IP, token, and service-level rate limiting with Upstash Redis or in-memory backends

Rate Limiting

Flaggr applies rate limiting at three levels to protect the evaluation pipeline and ensure fair usage.

Rate Limits

LevelLimitWindowScope
IP1,000 requests60 secondsPer client IP address
Token5,000 requests60 secondsPer API token
Service10,000 requests60 secondsPer service ID

All three limits are checked on the /api/flags/evaluate endpoint. A request must pass all applicable checks.

Response Headers

Every response from rate-limited endpoints includes these headers:

HeaderDescriptionExample
RateLimit-LimitMaximum requests in window1000
RateLimit-RemainingRequests remaining842
RateLimit-ResetUnix timestamp when limit resets1721474460

Rate Limited Response

When any limit is exceeded, you receive:

HTTP/1.1 429 Too Many Requests
RateLimit-Limit: 1000
RateLimit-Remaining: 0
RateLimit-Reset: 1721474460
Retry-After: 45

{
  "error": "Rate limit exceeded",
  "message": "IP rate limit exceeded.
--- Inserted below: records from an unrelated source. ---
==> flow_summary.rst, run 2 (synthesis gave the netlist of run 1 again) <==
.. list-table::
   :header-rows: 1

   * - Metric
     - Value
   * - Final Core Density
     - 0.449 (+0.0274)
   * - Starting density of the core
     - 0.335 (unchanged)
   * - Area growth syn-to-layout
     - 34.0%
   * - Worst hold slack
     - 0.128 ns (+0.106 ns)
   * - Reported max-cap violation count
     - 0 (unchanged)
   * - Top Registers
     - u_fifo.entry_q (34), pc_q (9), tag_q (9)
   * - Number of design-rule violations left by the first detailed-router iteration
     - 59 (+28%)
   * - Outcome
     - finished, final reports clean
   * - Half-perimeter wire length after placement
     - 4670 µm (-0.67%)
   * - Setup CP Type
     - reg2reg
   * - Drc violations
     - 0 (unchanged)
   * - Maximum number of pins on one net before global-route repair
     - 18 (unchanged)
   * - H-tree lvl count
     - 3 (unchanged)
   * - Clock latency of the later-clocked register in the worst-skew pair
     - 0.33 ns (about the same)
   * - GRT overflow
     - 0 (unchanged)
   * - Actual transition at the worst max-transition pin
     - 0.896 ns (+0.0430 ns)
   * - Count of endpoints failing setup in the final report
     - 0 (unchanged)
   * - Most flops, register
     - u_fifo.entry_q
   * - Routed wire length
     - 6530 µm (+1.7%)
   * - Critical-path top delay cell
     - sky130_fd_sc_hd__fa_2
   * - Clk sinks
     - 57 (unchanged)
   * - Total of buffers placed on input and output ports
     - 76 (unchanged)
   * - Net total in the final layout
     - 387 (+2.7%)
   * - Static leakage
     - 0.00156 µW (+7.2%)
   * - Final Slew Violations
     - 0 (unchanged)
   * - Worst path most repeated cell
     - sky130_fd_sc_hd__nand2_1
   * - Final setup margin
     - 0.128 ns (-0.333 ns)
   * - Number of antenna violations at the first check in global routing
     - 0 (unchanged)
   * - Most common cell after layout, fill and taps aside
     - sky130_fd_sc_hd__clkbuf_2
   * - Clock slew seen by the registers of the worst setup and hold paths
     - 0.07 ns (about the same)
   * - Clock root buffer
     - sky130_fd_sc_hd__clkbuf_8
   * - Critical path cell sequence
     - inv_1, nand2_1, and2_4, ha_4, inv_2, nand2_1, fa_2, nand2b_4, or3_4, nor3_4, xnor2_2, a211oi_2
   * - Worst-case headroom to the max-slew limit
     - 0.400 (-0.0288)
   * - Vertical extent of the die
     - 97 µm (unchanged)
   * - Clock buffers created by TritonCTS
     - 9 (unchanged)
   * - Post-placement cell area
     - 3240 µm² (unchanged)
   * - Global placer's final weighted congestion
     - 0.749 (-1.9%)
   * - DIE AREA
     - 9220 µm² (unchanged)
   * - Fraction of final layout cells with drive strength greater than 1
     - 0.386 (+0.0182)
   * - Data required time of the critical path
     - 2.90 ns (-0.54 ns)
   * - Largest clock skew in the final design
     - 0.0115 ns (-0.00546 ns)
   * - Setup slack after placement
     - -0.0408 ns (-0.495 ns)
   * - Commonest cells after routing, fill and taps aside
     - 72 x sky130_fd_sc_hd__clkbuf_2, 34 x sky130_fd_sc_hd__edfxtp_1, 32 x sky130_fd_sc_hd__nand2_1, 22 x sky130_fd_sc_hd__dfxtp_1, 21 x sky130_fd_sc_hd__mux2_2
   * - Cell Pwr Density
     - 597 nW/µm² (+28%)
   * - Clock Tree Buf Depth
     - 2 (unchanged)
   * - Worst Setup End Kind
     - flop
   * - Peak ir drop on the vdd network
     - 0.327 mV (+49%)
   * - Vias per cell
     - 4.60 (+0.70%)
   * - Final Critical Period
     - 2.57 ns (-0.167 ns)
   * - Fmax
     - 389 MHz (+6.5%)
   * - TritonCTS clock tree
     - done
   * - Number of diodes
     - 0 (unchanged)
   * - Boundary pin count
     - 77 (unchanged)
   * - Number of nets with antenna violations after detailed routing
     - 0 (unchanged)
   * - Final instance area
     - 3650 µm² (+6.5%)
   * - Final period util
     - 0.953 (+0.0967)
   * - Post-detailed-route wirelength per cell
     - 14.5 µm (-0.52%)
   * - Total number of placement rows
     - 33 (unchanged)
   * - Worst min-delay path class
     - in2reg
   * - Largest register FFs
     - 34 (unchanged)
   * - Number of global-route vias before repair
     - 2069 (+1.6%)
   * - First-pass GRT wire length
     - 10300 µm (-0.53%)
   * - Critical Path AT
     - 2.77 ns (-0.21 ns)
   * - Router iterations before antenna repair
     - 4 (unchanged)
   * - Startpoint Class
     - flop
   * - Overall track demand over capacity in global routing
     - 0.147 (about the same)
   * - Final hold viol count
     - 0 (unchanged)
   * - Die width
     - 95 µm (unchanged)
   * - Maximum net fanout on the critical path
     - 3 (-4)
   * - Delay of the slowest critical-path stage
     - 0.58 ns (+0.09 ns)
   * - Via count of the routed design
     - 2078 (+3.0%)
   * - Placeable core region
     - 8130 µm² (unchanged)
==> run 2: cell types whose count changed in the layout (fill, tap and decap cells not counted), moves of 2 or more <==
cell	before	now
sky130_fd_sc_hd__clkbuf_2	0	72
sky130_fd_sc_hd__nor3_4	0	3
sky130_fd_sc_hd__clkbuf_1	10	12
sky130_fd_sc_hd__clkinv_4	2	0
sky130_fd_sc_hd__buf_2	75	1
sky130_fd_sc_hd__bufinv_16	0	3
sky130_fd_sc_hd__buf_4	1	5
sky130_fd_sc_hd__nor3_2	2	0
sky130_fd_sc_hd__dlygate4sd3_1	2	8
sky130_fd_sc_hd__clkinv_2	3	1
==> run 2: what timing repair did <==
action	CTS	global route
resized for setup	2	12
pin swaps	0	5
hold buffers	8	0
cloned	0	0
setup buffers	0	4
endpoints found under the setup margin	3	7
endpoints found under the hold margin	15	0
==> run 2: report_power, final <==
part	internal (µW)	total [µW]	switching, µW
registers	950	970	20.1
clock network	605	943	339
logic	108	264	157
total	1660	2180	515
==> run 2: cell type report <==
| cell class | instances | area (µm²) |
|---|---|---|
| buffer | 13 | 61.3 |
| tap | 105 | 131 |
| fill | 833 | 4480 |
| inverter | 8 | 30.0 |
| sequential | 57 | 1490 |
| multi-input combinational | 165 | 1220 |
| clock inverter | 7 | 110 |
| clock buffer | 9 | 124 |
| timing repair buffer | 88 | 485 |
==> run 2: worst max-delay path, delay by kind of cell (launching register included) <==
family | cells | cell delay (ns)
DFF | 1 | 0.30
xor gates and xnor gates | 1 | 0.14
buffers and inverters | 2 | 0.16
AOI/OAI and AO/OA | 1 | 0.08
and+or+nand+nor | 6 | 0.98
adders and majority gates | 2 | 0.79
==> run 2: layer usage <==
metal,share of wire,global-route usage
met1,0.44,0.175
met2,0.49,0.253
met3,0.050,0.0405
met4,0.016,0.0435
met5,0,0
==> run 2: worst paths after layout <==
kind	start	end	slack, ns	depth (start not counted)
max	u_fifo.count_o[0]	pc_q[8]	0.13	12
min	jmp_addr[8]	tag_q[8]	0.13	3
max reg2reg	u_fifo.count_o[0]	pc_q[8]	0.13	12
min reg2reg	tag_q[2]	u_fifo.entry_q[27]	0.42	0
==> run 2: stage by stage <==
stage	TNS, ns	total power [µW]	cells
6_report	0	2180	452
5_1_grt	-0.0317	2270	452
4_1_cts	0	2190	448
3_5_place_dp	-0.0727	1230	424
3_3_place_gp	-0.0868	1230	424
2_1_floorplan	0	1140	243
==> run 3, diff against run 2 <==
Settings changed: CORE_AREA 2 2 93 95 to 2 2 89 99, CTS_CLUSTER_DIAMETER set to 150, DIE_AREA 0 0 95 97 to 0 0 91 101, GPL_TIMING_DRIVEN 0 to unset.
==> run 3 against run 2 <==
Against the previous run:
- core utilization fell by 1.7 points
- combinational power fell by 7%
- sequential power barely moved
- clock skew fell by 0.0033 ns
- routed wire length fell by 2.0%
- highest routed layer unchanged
==> src/rtl/result_byte_serializer_if.sv <==
// Element-in / byte-out bundle for result_byte_serializer.
// slave is the serializer's view; master is the view of whatever drives it.
interface result_byte_serializer_if #(
  parameter int WIDTH = 16,
  parameter int DEPTH = 8
);
  logic [WIDTH-1:0]         in_data;
  logic                     in_valid;
  logic                     in_ready;
  logic [7:0]               tx_data;
  logic                     tx_start;
  logic                     tx_busy;
  logic                     frame_done;
  logic [$clog2(DEPTH):0]   fifo_count;

  modport master (
    output in_data, in_valid, tx_busy,
    input  in_ready, tx_data, tx_start, frame_done, fifo_count
  );

  modport slave (
    input  in_data, in_valid, tx_busy,
    output in_ready, tx_data, tx_start, frame_done, fifo_count
  );
endinterface

==> src/rtl/result_byte_serializer.sv <==
// Buffers WIDTH-bit elements in a FIFO and feeds them MSB-byte-first to a UART TX.
// Define SERIALIZER_CHECKSUM_EN to append an XOR checksum byte after each frame.
module result_byte_serializer #(
  parameter int WIDTH     = 16,
  parameter int DEPTH     = 8,
  parameter int FRAME_LEN = 9
) (
  input  logic                   clk,
  input  logic                   rst,
  result_byte_serializer_if.slave bus
);
  localparam int BYTES  = WIDTH / 8;
  localparam int PTR_W  = $clog2(DEPTH);
  localparam int CNT_W  = PTR_W + 1;
  localparam int BIDX_W = (BYTES > 1) ? $clog2(BYTES) : 1;
  localparam int ECNT_W = (FRAME_LEN > 1) ? $clog2(FRAME_LEN) : 1;

  typedef enum logic [2:0] {
    S_IDLE, S_SEND, S_WAIT_ACK, S_WAIT_DONE
`ifdef SERIALIZER_CHECKSUM_EN
    , S_CSUM, S_CK_ACK, S_CK_DONE
`endif
  } state_e;

  logic [WIDTH-1:0]  mem_q [DEPTH];
  logic [PTR_W-1:0]  wr_ptr_q, rd_ptr_q;
  logic [CNT_W-1:0]  count_q, count_d;
  logic              push, pop;

  state_e            state_q, state_d;
  logic [WIDTH-1:0]  shift_q, shift_d;
  logic [BIDX_W-1:0] byte_idx_q, byte_idx_d;
  logic [ECNT_W-1:0] elem_cnt_q, elem_cnt_d;
  logic [7:0]        tx_data_q, tx_data_d;
  logic              tx_start_q, tx_start_d;
  logic              frame_done_q, frame_done_d;
`ifdef SERIALIZER_CHECKSUM_EN
  logic [7:0]        csum_q, csum_d;
`endif

  logic [7:0]        top_byte;
  logic              last_byte, last_elem;

  // A full FIFO refuses input even when a pop frees a slot that cycle.
  assign bus.in_ready = (count_q != CNT_W'(DEPTH));
  assign push         = bus.in_valid && bus.in_ready;
  assign pop          = (state_q == S_IDLE) && (count_q != '0);

  assign top_byte  = shift_q[WIDTH-1 -: 8];
  assign last_byte = (byte_idx_q == BIDX_W'(BYTES - 1));
  assign last_elem = (elem_cnt_q == ECNT_W'(FRAME_LEN - 1));

  always_comb begin
    count_d = count_q;
    case ({push, pop})
      2'b10:   count_d = count_q + CNT_W'(1);
      2'b01:   count_d = count_q - CNT_W'(1);
      default: ;
    endcase
  end

  always_ff @(posedge clk) begin
    if (rst) begin
      wr_ptr_q <= '0;
      rd_ptr_q <= '0;
      count_q  <= '0;
    end else begin
      if (push) wr_ptr_q <= wr_ptr_q + PTR_W'(1);
      if (pop)  rd_ptr_q <= rd_ptr_q + PTR_W'(1);
      count_q <= count_d;
    end
  end

  always_ff @(posedge clk) begin
    if (push) mem_q[wr_ptr_q] <= bus.in_data;
  end

  always_ff @(posedge clk) begin
    if (rst) begin
      state_q      <= S_IDLE;
      byte_idx_q   <= '0;
      elem_cnt_q   <= '0;
      tx_data_q    <= 8'h00;
      tx_start_q   <= 1'b0;
      frame_done_q <= 1'b0;
`ifdef SERIALIZER_CHECKSUM_EN
      csum_q       <= 8'h00;
`endif
    end else begin
      state_q      <= state_d;
      byte_idx_q   <= byte_idx_d;
      elem_cnt_q   <= elem_cnt_d;
      tx_data_q    <= tx_data_d;
      tx_start_q   <= tx_start_d;
      frame_done_q <= frame_done_d;
`ifdef SERIALIZER_CHECKSUM_EN
      csum_q       <= csum_d;
`endif
    end
  end

  always_ff @(posedge clk) begin
    shift_q <= shift_d;
  end

  always_comb begin
    state_d = state_q;
    unique case (state_q)
      S_IDLE:      if (count_q != '0) state_d = S_SEND;
      S_SEND:      state_d = S_WAIT_ACK;
      S_WAIT_ACK:  if (bus.tx_busy) state_d = S_WAIT_DONE;
      S_WAIT_DONE: begin
        if (!bus.tx_busy) begin
          if (!last_byte)      state_d = S_SEND;
          else if (!last_elem) state_d = S_IDLE;
          else begin
`ifdef SERIALIZER_CHECKSUM_EN
            state_d = S_CSUM;
`else
            state_d = S_IDLE;
`endif
          end
        end
      end
`ifdef SERIALIZER_CHECKSUM_EN
      S_CSUM:      state_d = S_CK_ACK;
      S_CK_ACK:    if (bus.tx_busy) state_d = S_CK_DONE;
      S_CK_DONE:   if (!bus.tx_busy) state_d = S_IDLE;
`endif
      default:     state_d = S_IDLE;
    endcase
  end

  // tx_start/tx_data are registered, so the request appears the cycle after SEND.
  always_comb begin
    shift_d      = shift_q;
    byte_idx_d   = byte_idx_q;
    elem_cnt_d   = elem_cnt_q;
    tx_data_d    = tx_data_q;
    tx_start_d   = 1'b0;
    frame_done_d = 1'b0;
`ifdef SERIALIZER_CHECKSUM_EN
    csum_d       = csum_q;
`endif
    unique case (state_q)
      S_IDLE: begin
        if (pop) begin
          shift_d    = mem_q[rd_ptr_q];
          byte_idx_d = '0;
        end
      end
      S_SEND: begin
        tx_data_d  = top_byte;
        tx_start_d = 1'b1;
`ifdef SERIALIZER_CHECKSUM_EN
        csum_d     = csum_q ^ top_byte;
`endif
      end
      S_WAIT_DONE: begin
        if (!bus.tx_busy) begin
          if (!last_byte) begin
            shift_d    = shift_q << 8;
            byte_idx_d = byte_idx_q + BIDX_W'(1);
          end else if (!last_elem) begin
            elem_cnt_d = elem_cnt_q + ECNT_W'(1);
          end else begin
`ifndef SERIALIZER_CHECKSUM_EN
            frame_done_d = 1'b1;
            elem_cnt_d   = '0;
`endif
          end
        end
      end
`ifdef SERIALIZER_CHECKSUM_EN
      S_CSUM: begin
        tx_data_d  = csum_q;
        tx_start_d = 1'b1;
      end
      S_CK_DONE: begin
        if (!bus.tx_busy) begin
          frame_done_d = 1'b1;
          csum_d       = 8'h00;
          elem_cnt_d   = '0;
        end
      end
`endif
      default: ;
    endcase
  end

  assign bus.tx_data    = tx_data_q;
  assign bus.tx_start   = tx_start_q;
  assign bus.frame_done = frame_done_q;
  assign bus.fifo_count = count_q;
endmodule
Try again in 45 seconds."
}

How Limits Stack

The evaluation endpoint checks limits in order:

  1. IP check — always applied, uses the client's IP address
  2. Token check — applied when an Authorization: Bearer header is present
  3. Service check — applied when a serviceId is in the request body

If any check fails, the request is rejected with 429. The most restrictive limit determines the response headers.

Backend

UPSTASH_REDIS_REST_URL=https://your-upstash.upstash.io
UPSTASH_REDIS_REST_TOKEN=your-token

When Upstash is configured, rate limits are shared across all serverless instances. This is the recommended configuration for production.

In-Memory (fallback)

When no Upstash configuration is found, rate limiting falls back to an in-memory store. This works for single-instance deployments and local development but does not share state across serverless instances.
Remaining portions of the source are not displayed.